Becoming a tourist [MASA]

The legendary falafel of Israel. | Photo by Flickr user Eliya (CC BY-NC 2.0)

I have become a tourist. I don’t really know when this transformation happened. There I was, going about my business being a typical seminary girl, mentally deriding the people who wandered around the city wearing baseball hats and dragged along overtired, over-stimulated children who would honestly rather hear a bedtime story than yet another tour guide drone on about the kotel. Then I turned around and I was one of them. We even have matching baseball hats. What happened?!

Let me explain- 2 days ago my family arrived. And it’s amazing, really and truly amazing to see them after not being home for 8 months, but along with the home baked cookies and new clothes came the dreaded tourist-ism. And yes, that is a word.

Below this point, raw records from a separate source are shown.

===== src/rtl/dmem_arbiter.sv =====
// Data memory port arbiter between the CPU datapath and a DMA master.
// Build option DMEM_ARB_RR_EN: round-robin on conflict instead of CPU priority with starvation guard.
module dmem_arbiter #(
    parameter int unsigned STARVE_LIMIT = 3
) (
    input  logic       clk,
    input  logic       rst,
    input  logic [7:0] cpu_addr,
    input  logic [7:0] cpu_dout,
    input  logic       cpu_wr,
    input  logic       cpu_rd,
    output logic [7:0] cpu_din,
    output logic       cpu_stall,
    input  logic       dbg_is_brk,
    input  logic       dma_req,
    input  logic       dma_wr,
    input  logic [7:0] dma_addr,
    input  logic [7:0] dma_wdata,
    input  logic       dma_lock,
    output logic       dma_gnt,
    output logic       dma_ack,
    output logic [7:0] dma_rdata,
    input  logic [7:0] mem_din,
    output logic [7:0] mem_addr,
    output logic [7:0] mem_dout,
    output logic       mem_wr,
    output logic       mem_rd
);

    logic cpu_req;
    logic grant_dma;
    logic grant_cpu;
    logic lock_q;
    logic dma_ack_q;

    assign cpu_req = cpu_rd | cpu_wr;

`ifdef DMEM_ARB_RR_EN
    logic last_q;
    logic conflict;

    // last_q records the previous conflict winner (0 = CPU, 1 = DMA)
    assign conflict  = cpu_req & dma_req & ~lock_q & ~dbg_is_brk;
    assign grant_dma = dma_req & ~dbg_is_brk & (~cpu_req | lock_q | ~last_q);

    always_ff @(posedge clk) begin
        if (rst) begin
            last_q <= 1'b0;
        end else if (conflict) begin
            last_q <= grant_dma;
        end
    end
`else
    localparam logic [2:0] LIMIT = 3'(STARVE_LIMIT);

    logic [2:0] starve_cnt;
    logic       starved;

    assign starved   = (starve_cnt == LIMIT);
    assign grant_dma = dma_req & ~dbg_is_brk & (~cpu_req | lock_q | starved);

    // Counter freezes during a breakpoint so the debugger does not trigger a forced DMA slot
    always_ff @(posedge clk) begin
        if (rst) begin
            starve_cnt <= 3'd0;
        end else if (~dma_req | grant_dma) begin
            starve_cnt <= 3'd0;
        end else if (~dbg_is_brk & ~starved) begin
            starve_cnt <= starve_cnt + 3'd1;
        end
    end
`endif

    assign grant_cpu = cpu_req & ~grant_dma;

    always_ff @(posedge clk) begin
        if (rst) begin
            lock_q    <= 1'b0;
            dma_ack_q <= 1'b0;
        end else begin
            lock_q    <= grant_dma & dma_lock & dma_req & ~dbg_is_brk;
            dma_ack_q <= grant_dma;
        end
    end

    always_comb begin
        mem_addr = 8'h00;
        mem_dout = 8'h00;
        mem_wr   = 1'b0;
        mem_rd   = 1'b0;
        if (grant_dma) begin
            mem_addr = dma_addr;
            mem_dout = dma_wdata;
            mem_wr   = dma_wr;
            mem_rd   = ~dma_wr;
        end else if (grant_cpu) begin
            mem_addr = cpu_addr;
            mem_dout = cpu_dout;
            mem_wr   = cpu_wr;
            mem_rd   = cpu_rd;
        end
    end

    assign cpu_stall = cpu_req & ~grant_cpu;
    assign dma_gnt   = grant_dma;
    assign dma_ack   = dma_ack_q;
    assign cpu_din   = mem_din;
    assign dma_rdata = mem_din;

endmodule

I can’t figure out what`s different. I loved touring with my family back in ’07. And I still love just chilling with my family and family friends, but something has changed. I no longer zone out when the tour guide talks about the bombs that are currently being rained in the South. Instead, I think of my friends who spent their Shabbos in Be’er Sheva in bomb shelters with strangers. When I hear someone in the group make a derogatory comment about the government or the peace talks or even the bus system, I bristle with indignation. The same way that you can complain about your family all you want, but the second an outsider makes even an innocent comment you leap to it’s defense. You leap to it’s defense because it’s yours.

And Israel? It’s mine.

It became mine the first time I managed to find my way to the kotel without stopping for directions once. It became mine when the falafel stand guys started answering me back in Hebrew. It became mine when hearing about casualties stopped being about names and started being about faces. It became mine when hearing someone say something-anything-negative about it personally insulted me.

It became mine, and no matter where I go or who I become, it is not an ownership I can-or am willing to- relinquish.

So call me an ‘resident alien’ or a ‘temporary citizen’. Call me a wanna-be Zionist or call me the real deal. Call me whatever you want. Just don’t call me a tourist.

Arielle Wasserman is currently studying at Midreshet Lindenbaum, one of Masa Israel’s 200 programs.